Zirconia is less reactive to the acidic environment compared to the direct composite restorations and more esthetic than metal-ceramic restorations. The extensive palatal surface erosions in maxillary anterior teeth reduce the incisal height and affect the horizontal overlap and the anterior guidance. Hence, it is strongly recommended to reestablish accurate incisal guidance during restorative procedures on anterior teeth [34]. Inadequate anterior guidance induces posterior interferences in mandibular eccentric movements. The disclusion of posterior teeth during mandibular eccentric movement reduces the posterior teeth contact time and precludes the consequent deleterious outcomes like attrition, fracture of posterior teeth, and periodontal diseases due to trauma from occlusion. Digital occlusal evaluation with T-Scan indicates the increased disclusion time [35] in patients with deficient incisal guidance. Researchers also reported lesser masticatory muscle activity with canine guided occlusion with adequate incisal guidance [36] and help in relieving myofascial pain. The increased disclusion time, with balancing interferences, is reported to initiate temporomandibular disorders [37].

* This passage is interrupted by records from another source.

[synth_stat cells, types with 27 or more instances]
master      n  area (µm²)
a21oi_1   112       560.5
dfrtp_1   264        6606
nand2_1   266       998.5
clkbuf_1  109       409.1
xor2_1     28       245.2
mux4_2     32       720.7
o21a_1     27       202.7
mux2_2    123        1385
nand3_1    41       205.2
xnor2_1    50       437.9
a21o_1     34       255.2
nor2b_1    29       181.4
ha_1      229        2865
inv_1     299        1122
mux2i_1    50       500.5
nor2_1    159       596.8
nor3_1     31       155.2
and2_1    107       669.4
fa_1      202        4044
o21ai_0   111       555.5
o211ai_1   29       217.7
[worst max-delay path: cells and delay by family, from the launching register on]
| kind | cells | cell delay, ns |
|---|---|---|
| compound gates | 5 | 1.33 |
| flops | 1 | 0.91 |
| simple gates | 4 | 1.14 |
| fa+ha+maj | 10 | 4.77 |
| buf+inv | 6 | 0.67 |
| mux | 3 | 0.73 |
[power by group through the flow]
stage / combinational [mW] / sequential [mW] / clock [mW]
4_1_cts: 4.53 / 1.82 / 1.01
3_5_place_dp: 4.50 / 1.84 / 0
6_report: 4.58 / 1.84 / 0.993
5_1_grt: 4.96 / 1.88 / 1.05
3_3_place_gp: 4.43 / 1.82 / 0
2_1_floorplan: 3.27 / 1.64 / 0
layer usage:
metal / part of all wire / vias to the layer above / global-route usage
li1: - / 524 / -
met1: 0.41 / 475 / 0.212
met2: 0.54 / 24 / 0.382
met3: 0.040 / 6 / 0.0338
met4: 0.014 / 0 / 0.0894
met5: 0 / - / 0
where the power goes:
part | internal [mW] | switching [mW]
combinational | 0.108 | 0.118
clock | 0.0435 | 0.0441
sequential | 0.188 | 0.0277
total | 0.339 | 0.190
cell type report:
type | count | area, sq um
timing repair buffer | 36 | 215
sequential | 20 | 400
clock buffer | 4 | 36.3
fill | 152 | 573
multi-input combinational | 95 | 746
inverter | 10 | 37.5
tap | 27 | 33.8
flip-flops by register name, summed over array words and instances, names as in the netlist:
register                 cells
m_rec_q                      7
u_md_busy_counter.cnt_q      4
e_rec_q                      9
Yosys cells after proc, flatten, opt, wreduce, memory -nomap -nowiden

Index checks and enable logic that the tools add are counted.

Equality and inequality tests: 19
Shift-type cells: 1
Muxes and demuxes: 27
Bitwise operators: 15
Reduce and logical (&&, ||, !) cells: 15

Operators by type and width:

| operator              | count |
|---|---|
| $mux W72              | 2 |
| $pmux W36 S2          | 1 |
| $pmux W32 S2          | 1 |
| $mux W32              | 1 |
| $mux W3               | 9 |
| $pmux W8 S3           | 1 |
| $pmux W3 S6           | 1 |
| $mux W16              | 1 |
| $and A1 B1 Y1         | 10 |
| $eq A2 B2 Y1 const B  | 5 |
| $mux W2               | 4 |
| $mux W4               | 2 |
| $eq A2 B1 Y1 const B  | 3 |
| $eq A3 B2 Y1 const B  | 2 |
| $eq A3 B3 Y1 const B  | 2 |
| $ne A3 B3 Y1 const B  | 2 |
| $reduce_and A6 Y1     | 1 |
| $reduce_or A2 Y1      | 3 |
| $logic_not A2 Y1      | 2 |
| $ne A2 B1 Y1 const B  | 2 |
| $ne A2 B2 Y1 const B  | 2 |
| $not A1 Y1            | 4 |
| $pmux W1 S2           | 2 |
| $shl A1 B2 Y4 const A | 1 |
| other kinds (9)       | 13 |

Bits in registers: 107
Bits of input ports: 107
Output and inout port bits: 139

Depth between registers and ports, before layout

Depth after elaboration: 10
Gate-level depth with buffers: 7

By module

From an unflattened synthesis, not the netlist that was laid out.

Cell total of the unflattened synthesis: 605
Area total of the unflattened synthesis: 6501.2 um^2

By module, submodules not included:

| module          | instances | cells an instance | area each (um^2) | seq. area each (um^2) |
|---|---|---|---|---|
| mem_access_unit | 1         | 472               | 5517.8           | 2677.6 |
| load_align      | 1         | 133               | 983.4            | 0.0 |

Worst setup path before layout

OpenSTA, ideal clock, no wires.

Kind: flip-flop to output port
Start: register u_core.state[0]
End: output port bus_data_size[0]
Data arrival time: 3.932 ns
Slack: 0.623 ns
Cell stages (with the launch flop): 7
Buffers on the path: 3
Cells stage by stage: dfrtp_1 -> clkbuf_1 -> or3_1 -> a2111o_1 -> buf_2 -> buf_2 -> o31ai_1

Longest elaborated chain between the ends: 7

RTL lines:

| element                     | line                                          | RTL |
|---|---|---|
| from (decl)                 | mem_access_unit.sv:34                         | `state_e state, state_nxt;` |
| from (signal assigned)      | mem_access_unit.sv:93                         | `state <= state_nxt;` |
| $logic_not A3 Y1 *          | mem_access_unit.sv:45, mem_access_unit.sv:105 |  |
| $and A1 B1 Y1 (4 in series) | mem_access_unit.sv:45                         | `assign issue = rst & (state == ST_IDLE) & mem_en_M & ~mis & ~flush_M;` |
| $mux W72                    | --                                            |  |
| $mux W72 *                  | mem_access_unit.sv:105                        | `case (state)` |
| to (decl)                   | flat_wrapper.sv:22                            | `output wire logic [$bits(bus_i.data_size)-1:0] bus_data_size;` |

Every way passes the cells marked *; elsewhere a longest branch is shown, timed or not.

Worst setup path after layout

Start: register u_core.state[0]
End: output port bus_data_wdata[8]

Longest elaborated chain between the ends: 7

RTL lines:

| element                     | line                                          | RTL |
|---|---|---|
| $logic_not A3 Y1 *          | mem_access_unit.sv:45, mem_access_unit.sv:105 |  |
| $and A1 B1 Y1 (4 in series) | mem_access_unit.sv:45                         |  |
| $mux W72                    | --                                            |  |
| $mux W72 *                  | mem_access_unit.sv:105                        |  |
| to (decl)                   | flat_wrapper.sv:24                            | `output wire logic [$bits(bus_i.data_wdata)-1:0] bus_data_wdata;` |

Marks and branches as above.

The diagnostic mockup with composite temporization for a longer duration will provide the opportunity to elicit the opinion of the patient regarding the tooth form, shape, and inclination. It is a form of visual aid for the dentist to evaluate the esthetics and phonetics. Temporary restorations also help in assessing the response from the muscles of mastication and TMJ to the newly established occlusion [26].

Patients with dental erosion require counseling to change the dietary and lifestyle issues. Postoperative follow-up care is important to evaluate, monitor, and reemphasize the behavioral changes, along with required modifications of the prosthesis.

4. Conclusions

There are an ever-increasing number of patients with dental erosions in the society. Early diagnosis and preventive measures to avoid severe structural loss of the enamel and dentin are strongly recommended. Comprehensive diagnosis to identify the etiological factor and extent of tooth structure loss will enable the dentist to select the proper treatment plan and choose the appropriate material for long-term success.

Posttreatment follow-up and counseling are essential to motivate the patient to follow a healthy lifestyle for extended positive prognosis.

Conflicts of Interest

The authors declare that there are no conflicts of interest in publishing this research article.